Ported from AviSynth plugin http://bengal.missouri.edu/~kes25c/

Usage

dfttest.DFTTest(clip clip[, int ftype=0, float sigma=8.0, float sigma2=8.0, float pmin=0.0, float pmax=500.0, int sbsize=16, int smode=1, int sosize=12, int tbsize=3, int tmode=0, int tosize=0, int swin=0, int twin=7, float sbeta=2.5, float tbeta=2.5, bint zmean=True, float f0beta=1.0, int[] nlocation=None, float alpha, float[] slocation=None, float[] ssx=None, float[] ssy=None, float[] sst=None, int ssystem=0, int[] planes=[0, 1, 2], int opt=0])
clip -

    Clip to process. Any planar format with either integer sample type of 8-16 bit depth or float sample type of 32 bit depth is supported.


ftype -

    Controls the filter type. Possible settings are:

        0 - generalized wiener filter

            mult = max((psd - sigma) / psd, 0) ^ f0beta

        1 - hard threshold

            mult = psd < sigma ? 0.0 : 1.0

        2 - multiplier

            mult = sigma

        3 - multiplier switched based on psd value

            mult = (psd >= pmin && psd <= pmax) ? sigma : sigma2

        4 - multiplier modified based on psd value and range

            mult = sigma * sqrt((psd * pmax) / ((psd + pmin) * (psd + pmax)))

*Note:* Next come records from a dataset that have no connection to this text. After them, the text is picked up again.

File: src/bstap_pkg.sv
// Package for the boundary-scan test access port: states, instruction codes,
// register lengths and the pin bundle carried between processes.
// Assumes every user of it imports the whole package.
`default_nettype none
package bstap_pkg;

  // ==========================================================================
  // Register lengths
  localparam int IR_LEN  = 3;
  localparam int BSR_LEN = 71;
  localparam int ID_LEN  = 32;

  // ==========================================================================
  // Instruction codes (all zeros is the external-test code)
  localparam logic [IR_LEN-1:0] INS_EXTEST   = 3'h0;
  localparam logic [IR_LEN-1:0] INS_IDCODE   = 3'h1;
  localparam logic [IR_LEN-1:0] INS_SAMPLE_Z = 3'h2;
  localparam logic [IR_LEN-1:0] INS_SAMPLE   = 3'h4;
  localparam logic [IR_LEN-1:0] INS_BYPASS   = 3'h7;

  // Pattern loaded into all three instruction shift bits on capture
  localparam logic [IR_LEN-1:0] IR_CAPTURE   = 3'h1;

  // Identification value: arbitrary, bit 0 set as the scan convention asks
  localparam logic [ID_LEN-1:0] ID_VALUE     = 32'h1234_5001;

  // ==========================================================================
  // Controller states
  typedef enum logic [3:0] {
    ST_RESET      = 4'h0,
    ST_IDLE       = 4'h1,
    ST_SEL_DR     = 4'h2,
    ST_CAP_DR     = 4'h3,
    ST_SHIFT_DR   = 4'h4,
    ST_EXIT1_DR   = 4'h5,
    ST_PAUSE_DR   = 4'h6,
    ST_EXIT2_DR   = 4'h7,
    ST_UPD_DR     = 4'h8,
    ST_SEL_IR     = 4'h9,
    ST_CAP_IR     = 4'ha,
    ST_SHIFT_IR   = 4'hb,
    ST_EXIT1_IR   = 4'hc,
    ST_PAUSE_IR   = 4'hd,
    ST_EXIT2_IR   = 4'he,
    ST_UPD_IR     = 4'hf
  } bstap_state_e;

  // Test pins sampled together
  typedef struct packed {
    logic tck;
    logic tms;
    logic tdi;
  } bstap_pins_s;

endpackage : bstap_pkg
`default_nettype wire

File: src/bstap_buf.sv
// Two-entry buffer with valid and ready on both sides.
// Assumes one clock shared by filler and drainer; in_ready is registered.
`timescale 1ns/1ps
`default_nettype none
module bstap_buf #(
  parameter int WIDTH = 71,            // Word width
  parameter int DEPTH = 2              // Entries, fixed at two
) (
  input  wire logic             clk,       // System clock
  input  wire logic             resetn,    // Async reset, active low
  input  wire logic             in_valid,  // Filler offers a word
  output var  logic             in_ready,  // Room for a word
  input  wire logic [WIDTH-1:0] in_data,   // Word offered
  output logic                  out_valid, // A word is held
  input  wire logic             out_ready, // Drainer takes the word
  output logic      [WIDTH-1:0] out_data   // Oldest word
);

  // ==========================================================================
  // Elaboration check
  if (DEPTH != 2) begin : g_bad_depth
    $error("bstap_buf supports only two entries");
  end

  logic [WIDTH-1:0] mem [2];
  logic             wr_ptr;
  logic             rd_ptr;
  logic [1:0]       count;

  // Handshake decode
  wire logic       push       = in_valid & in_ready;
  wire logic       pop        = out_valid & out_ready;
  wire logic [1:0] next_count = count + {1'b0, push} - {1'b0, pop};

  assign out_valid = (count != 2'h0);
  assign out_data  = mem[rd_ptr];

  // Storage; read data comes from the held entry
  always_ff @(posedge clk) begin
    if (push) begin
      mem[wr_ptr] <= in_data;
    end
  end

  // Pointers, count and registered ready so a full buffer stalls the filler
  always_ff @(posedge clk or negedge resetn) begin
    if (!resetn) begin
      wr_ptr   <= 1'b0;
      rd_ptr   <= 1'b0;
      count    <= 2'h0;
      in_ready <= 1'b1;
    end else begin
      wr_ptr   <= wr_ptr ^ push;
      rd_ptr   <= rd_ptr ^ pop;
      count    <= next_count;
      in_ready <= (next_count != 2'h2);
    end
  end

endmodule : bstap_buf
`default_nettype wire

File: src/bstap_core.sv
// Boundary-scan test access port core: controller, instruction, bypass,
// identification and boundary registers, all stepped by edges of the test
// clock found by sampling it with the system clock.
// Assumes clk is at least eight times the test clock rate; pad pull-ups on
// the mode select and data input sit outside this logic.
`timescale 1ns/1ps
`default_nettype none
module bstap_core
  import bstap_pkg::*;
#(
  parameter int BLEN = BSR_LEN          // Boundary register length
) (
  input  wire logic            clk,        // System clock, 100 MHz
  input  wire logic            resetn,     // Async power-up reset, active low
  input  wire logic            tck,        // Test clock pin
  input  wire logic            tms,        // Mode select pin
  input  wire logic            tdi,        // Serial data input pin
  output var  logic            tdo,        // Serial data output
  output var  logic            tdo_oe,     // Serial output driven when high
  input  wire logic            snap_valid, // Pin snapshot offered
  output var  logic            snap_ready, // Snapshot buffer has room
  input  wire logic [BLEN-1:0] snap_data,  // Pin snapshot
  output var  logic            pins_hiz,   // Memory outputs to high impedance
  output var  logic [2:0]      instr       // Active instruction
);

  // ==========================================================================
  // Elaboration check
  if (BLEN < ID_LEN) begin : g_bad_len
    $error("boundary register shorter than identification register");
  end

  // ==========================================================================
  // Pin synchronisers and edge detection
  bstap_pins_s pin_meta;
  bstap_pins_s pin_sync;
  logic        tck_last;

  // Two flops before any logic reads a pin
  always_ff @(posedge clk or negedge resetn) begin
    if (!resetn) begin
      pin_meta <= '{tck: 1'b0, tms: 1'b1, tdi: 1'b1};
      pin_sync <= '{tck: 1'b0, tms: 1'b1, tdi: 1'b1};
      tck_last <= 1'b0;
    end else begin
      pin_meta <= '{tck: tck, tms: tms, tdi: tdi};
      pin_sync <= pin_meta;
      tck_last <= pin_sync.tck;
    end
  end

  // A held-low test clock gives no edge, so the port stays put
  wire logic tck_rise = pin_sync.tck & ~tck_last;
  wire logic tck_fall = ~pin_sync.tck & tck_last;

  // ==========================================================================
  // Controller
  bstap_state_e state;
  bstap_state_e next_state;
  wire logic    m = pin_sync.tms;

  // Standard next-state table
  always_comb begin
    case (state)
      ST_RESET:    next_state = m ? ST_RESET    : ST_IDLE;
      ST_IDLE:     next_state = m ? ST_SEL_DR   : ST_IDLE;
      ST_SEL_DR:   next_state = m ? ST_SEL_IR   : ST_CAP_DR;
      ST_CAP_DR:   next_state = m ? ST_EXIT1_DR : ST_SHIFT_DR;
      ST_SHIFT_DR: next_state = m ? ST_EXIT1_DR : ST_SHIFT_DR;
      ST_EXIT1_DR: next_state = m ? ST_UPD_DR   : ST_PAUSE_DR;
      ST_PAUSE_DR: next_state = m ? ST_EXIT2_DR : ST_PAUSE_DR;
      ST_EXIT2_DR: next_state = m ? ST_UPD_DR   : ST_SHIFT_DR;
      ST_UPD_DR:   next_state = m ? ST_SEL_DR   : ST_IDLE;
      ST_SEL_IR:   next_state = m ? ST_RESET    : ST_CAP_IR;
      ST_CAP_IR:   next_state = m ? ST_EXIT1_IR : ST_SHIFT_IR;
      ST_SHIFT_IR: next_state = m ? ST_EXIT1_IR : ST_SHIFT_IR;
      ST_EXIT1_IR: next_state = m ? ST_UPD_IR   : ST_PAUSE_IR;
      ST_PAUSE_IR: next_state = m ? ST_EXIT2_IR : ST_PAUSE_IR;
      ST_EXIT2_IR: next_state = m ? ST_UPD_IR   : ST_SHIFT_IR;
      ST_UPD_IR:   next_state = m ? ST_SEL_DR   : ST_IDLE;
      default:     next_state = ST_RESET;
    endcase
  end

  // Power-up lands in reset; memory side sees only pins_hiz low
  always_ff @(posedge clk or negedge resetn) begin
    if (!resetn) begin
      state <= ST_RESET;
    end else if (tck_rise) begin
      state <= next_state;
    end
  end

  // ==========================================================================
  // Register selection
  wire logic sel_ir  = (state == ST_CAP_IR) || (state == ST_SHIFT_IR);
  wire logic sel_id  = (instr == INS_IDCODE);
  wire logic sel_bsr = (instr == INS_EXTEST) || (instr == INS_SAMPLE) ||
                       (instr == INS_SAMPLE_Z);
  // Reserved codes fall to the bypass path as the shortest chain
  wire logic sel_byp = ~sel_id & ~sel_bsr;
  wire logic shifting = (state == ST_SHIFT_IR) || (state == ST_SHIFT_DR);

  // ==========================================================================
  // Snapshot buffer feeding the boundary register
  logic            snap_take;
  logic            snap_have;
  logic [BLEN-1:0] snap_word;
  logic [BLEN-1:0] snap_hold;

  assign snap_take = tck_rise && (state == ST_CAP_DR) && sel_bsr;

  bstap_buf #(
    .WIDTH (BLEN),
    .DEPTH (2)
  ) u_snap (
    .clk       (clk),
    .resetn    (resetn),
    .in_valid  (snap_valid),
    .in_ready  (snap_ready),
    .in_data   (snap_data),
    .out_valid (snap_have),
    .out_ready (snap_take),
    .out_data  (snap_word)
  );

  // Without a fresh word the capture repeats the last snapshot seen
  wire logic [BLEN-1:0] cap_pins = snap_have ? snap_word : snap_hold;

  always_ff @(posedge clk or negedge resetn) begin
    if (!resetn) begin
      snap_hold <= '0;
    end else if (snap_take) begin
      snap_hold <= cap_pins;
    end
  end

  // ==========================================================================
  // Instruction register
  logic [IR_LEN-1:0] ir_sh;

  // Capture, shift at MSB, update; reset reloads the identification code
  always_ff @(posedge clk or negedge resetn) begin
    if (!resetn) begin
      ir_sh <= '0;
      instr <= INS_IDCODE;
    end else if (tck_rise) begin
      case (state)
        ST_RESET:    instr <= INS_IDCODE;
        ST_CAP_IR:   ir_sh <= IR_CAPTURE;
        ST_SHIFT_IR: ir_sh <= {pin_sync.tdi, ir_sh[IR_LEN-1:1]};
        ST_UPD_IR:   instr <= ir_sh;
        default:     ir_sh <= ir_sh;
      endcase
    end
  end

  // External test and sample-z float the memory outputs
  always_ff @(posedge clk or negedge resetn) begin
    if (!resetn) begin
      pins_hiz <= 1'b0;
    end else begin
      pins_hiz <= (instr == INS_EXTEST) || (instr == INS_SAMPLE_Z);
    end
  end

  // ==========================================================================
  // Data registers: boundary shares its low bits with the ID path
  logic [BLEN-1:0] dr_sh;
  logic            byp;

  // Capture per instruction, then shift toward the LSB from the MSB end
  always_ff @(posedge clk or negedge resetn) begin
    if (!resetn) begin
      dr_sh <= '0;
      byp   <= 1'b0;
    end else if (tck_rise && (state == ST_CAP_DR)) begin
      if (sel_bsr) begin
        dr_sh <= cap_pins;
      end else if (sel_id) begin
        dr_sh[ID_LEN-1:0] <= ID_VALUE;
      end else begin
        byp <= 1'b0;
      end
    end else if (tck_rise && (state == ST_SHIFT_DR)) begin
      if (sel_bsr) begin
        dr_sh <= {pin_sync.tdi, dr_sh[BLEN-1:1]};
      end else if (sel_id) begin
        dr_sh[ID_LEN-1:0] <= {pin_sync.tdi, dr_sh[ID_LEN-1:1]};
      end else begin
        byp <= pin_sync.tdi;
      end
    end
  end

  // ==========================================================================
  // Serial output
  wire logic out_bit = sel_ir ? ir_sh[0] : (sel_byp ? byp : dr_sh[0]);

  // Launched on the fall so the tester samples a settled bit on the rise
  always_ff @(posedge clk or negedge resetn) begin
    if (!resetn) begin
      tdo    <= 1'b0;
      tdo_oe <= 1'b0;
    end else if (tck_fall) begin
      tdo    <= out_bit;
      tdo_oe <= shifting;
    end
  end

endmodule : bstap_core
`default_nettype wire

    The real and imaginary parts of each complex dft coefficient are multiplied
    by the corresponding 'mult' value.

    ** psd = magnitude squared = real*real + imag*imag


sigma,sigma2 -

    Value of sigma and sigma2 (used as described in ftype parameter description).
    If using the slocation parameter then the sigma parameter is ignored.


pmin,pmax -

    Used as described in the ftype parameter description.


sbsize -

    Sets the length of the sides of the spatial window. Must be 1 or greater.
    Must be odd if using smode=0.


smode -

    Sets the mode for spatial operation. There are two possible settings:

        0 - process every pixel independently... center the spatial window
            on the current pixel, filter, move to the next pixel, repeat.
            Spatial overlapping 'sosize' not used.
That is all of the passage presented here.